Wednesday, April 24, 2024
STEM

HOW TO CREATE AN ORGANIZATIONAL CHART FROM EXCEL DATA

If you’ve worked with Visio or PowerPoint, you may have used their built-in organizational charts…and manually enter the information for each node. But what if you have the data already as a table, as in a CSV or Excel file?

You can use that data and create an organizaitonal chart right within Excel. However, you’ll need to use an optional add-in/widget. To do this, from Developer* menu in Excel, cilck Add-Ins icon in ribbon.Then search for “Microsoft Visio Data Visualizer” and install it. Once installed, you can get to it anytime later from any workbook from the same menu navigation, and choose “Microsoft Visio Data Visualizer” from the list and choose a vertical organization chart from the options (you will need a work/student account to use this as required by Microsoft). This will create a sample data table with the  employee information as follows.

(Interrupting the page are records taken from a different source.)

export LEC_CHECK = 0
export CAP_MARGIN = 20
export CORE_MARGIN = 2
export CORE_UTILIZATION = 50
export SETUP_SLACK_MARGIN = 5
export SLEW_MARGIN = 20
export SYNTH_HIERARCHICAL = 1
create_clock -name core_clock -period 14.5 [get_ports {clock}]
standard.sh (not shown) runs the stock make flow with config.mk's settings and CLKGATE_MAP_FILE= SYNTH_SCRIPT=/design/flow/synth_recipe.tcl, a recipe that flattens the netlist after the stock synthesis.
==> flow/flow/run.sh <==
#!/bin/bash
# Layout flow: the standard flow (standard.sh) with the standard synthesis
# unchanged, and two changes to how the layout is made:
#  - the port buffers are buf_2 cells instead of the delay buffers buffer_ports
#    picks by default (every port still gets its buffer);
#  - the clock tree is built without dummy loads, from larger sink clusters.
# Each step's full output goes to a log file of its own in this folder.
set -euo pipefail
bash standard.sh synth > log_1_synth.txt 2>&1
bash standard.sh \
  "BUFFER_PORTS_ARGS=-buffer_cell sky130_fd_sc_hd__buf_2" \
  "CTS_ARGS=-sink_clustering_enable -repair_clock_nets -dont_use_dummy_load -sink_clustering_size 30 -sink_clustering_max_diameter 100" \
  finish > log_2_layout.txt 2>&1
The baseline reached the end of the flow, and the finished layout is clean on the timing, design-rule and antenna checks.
This is an optimization exercise on Yosys and OpenROAD, whose aim is small area and a short achievable clock period, not a production implementation. Only simulation tests tie the RTL to the original design; equivalence was not proved. Power and IR drop assume default switching activity.

$ cat flow/text.dat
20090003
200a0007
200b0001
01294820
01495020
01495820
ad73d1f7
360fb556
adb3263b
35bd6cdb
ac76ee88
2114a962
8d94d42a
8dba68b3
21c1a371
13477611
03b74025
ad30acad
8faaa9e3
00865824
adf629b2
024fe826
137a2446
8e718003
10df6410
ad6eb58f
34583cb2
00686800
01ff5020
00c13000
36808fda
21636b9b
11ac5f50
ae91e0d4
35b9d63b
110d9f90
ad8be920
3407017f
03426800
ac7b0574
12b07340
10db4436
00359826
02fdd800
8d423d0d
8f6b1bd7
37617639
22883752
acd1519a
00076000
135c7e9e
1251e65b
34f99036
8dcf742c
afb36344
ac706b43
8f4891da
3505ed56
1232c761
364bbac5
230433e5
ae8c822e
220c55e4
03d12020
$ cat flow/run.sh
#!/bin/bash
# synth_recipe.tcl (not shown) runs the flow's synth.tcl, then flattens the netlist and writes it again
# the make line also repeats each setting of config.mk as NAME=value (left out here)
make -C /OpenROAD-flow-scripts/flow DESIGN_CONFIG=/design/flow/config.mk WORK_HOME=/design/flow/orfs CLKGATE_MAP_FILE= SYNTH_SCRIPT=/design/flow/synth_recipe.tcl finish
$ cat flow/config.mk
export PLATFORM = sky130hd
export DESIGN_NAME = data_path
export DESIGN_NICKNAME = data_path
export VERILOG_FILES = /design/flow/design.v
export SDC_FILE = /design/flow/constraint.sdc
export NUM_CORES = 4
export LEC_CHECK = 0
export CAP_MARGIN = 20
export CORE_MARGIN = 2
export CORE_UTILIZATION = 40
export CTS_CLUSTER_DIAMETER = 100
export CTS_CLUSTER_SIZE = 20
export PLACE_DENSITY = 0.55
export SETUP_SLACK_MARGIN = 5
export SLEW_MARGIN = 20
export SYNTH_HIERARCHICAL = 1
export SYNTH_MINIMUM_KEEP_SIZE = 0
$ cat flow/constraint.sdc
create_clock -name core_clock -period 11.5 [get_ports {clk}]
set_input_delay 2.3000 -clock core_clock [delete_from_list [all_inputs] [get_ports {clk}]]
set_output_delay 2.3000 -clock core_clock [all_outputs]
set_load 0.01 [all_outputs]
$ cat flow/design.v
module alu_pre (
	input [31:0] pc,
	input [31:0] ra,
	input [31:0] rb,
	input [15:0] h,
	output reg [71:0] lsums,
	output reg [191:0] lops
);
	wire [31:0] imm  = {{16{h[15]}}, h};
	wire [31:0] imm4 = {imm[29:0], 2'b00};
	wire [7:0] la [0:1];
	assign la[0] = ra[7:0];
	assign la[1] = pc[7:0];
	wire [7:0] lb [0:3];
	assign lb[0] = rb[7:0];
	assign lb[1] = 8'd4;
	assign lb[2] = imm[7:0];
	assign lb[3] = imm4[7:0];
	integer ka, kb;
	always @(*) begin
		for (ka = 0; ka < 2; ka = ka + 1)
			for (kb = 0; kb < 4; kb = kb + 1) begin
				lsums[9*(ka*4+kb) +: 9] = {1'b0, la[ka]} + {1'b0, lb[kb]};
				lops[24*(ka*4+kb) +: 24] = {la[ka] ^ lb[kb], la[ka] | lb[kb], la[ka] & lb[kb]};
			end
	end
endmodule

The key to understand are columns “Employee ID” and “Manager ID”. The Employee ID must be unique as it uniquely identifies the employee, and its corresponding Manager ID value should match the values in Employee ID column values as it defines the relationship of an employee node with another node with a different name. If the Manager ID is left blank for an employee, that places the employee at the very top of the organization.

Here’s the output:

Visio Data Visualizer

To change the dataset or data source that the chart is using, click on … button on the chart and choose Source table. That’ll highlight the current table used for the chart…you can modify it as needed but be sure to click Refresh button on the chart to update the chart accordingly.

Above, the table has been modified to add 2 more engineers under Aili Mihhailov (Engineering Lead).

* The Developer tab in Excel is hidden by default. To make it available: Go to the File tab and select Options and click on Customize Ribbon. Then, go to the Main tabs box under customize the ribbon and check the Developer box. (see image)

Another way to create the chart is using Office SmartArt feature built into Excel. This following is created by SmartArt (Insert->SmartArt: Hierarchy:  “Name and Title Organization Chart” ). Then manually typed in the names and titles from the table as reference. To format, select each node and change the font as needed from Home ribbon.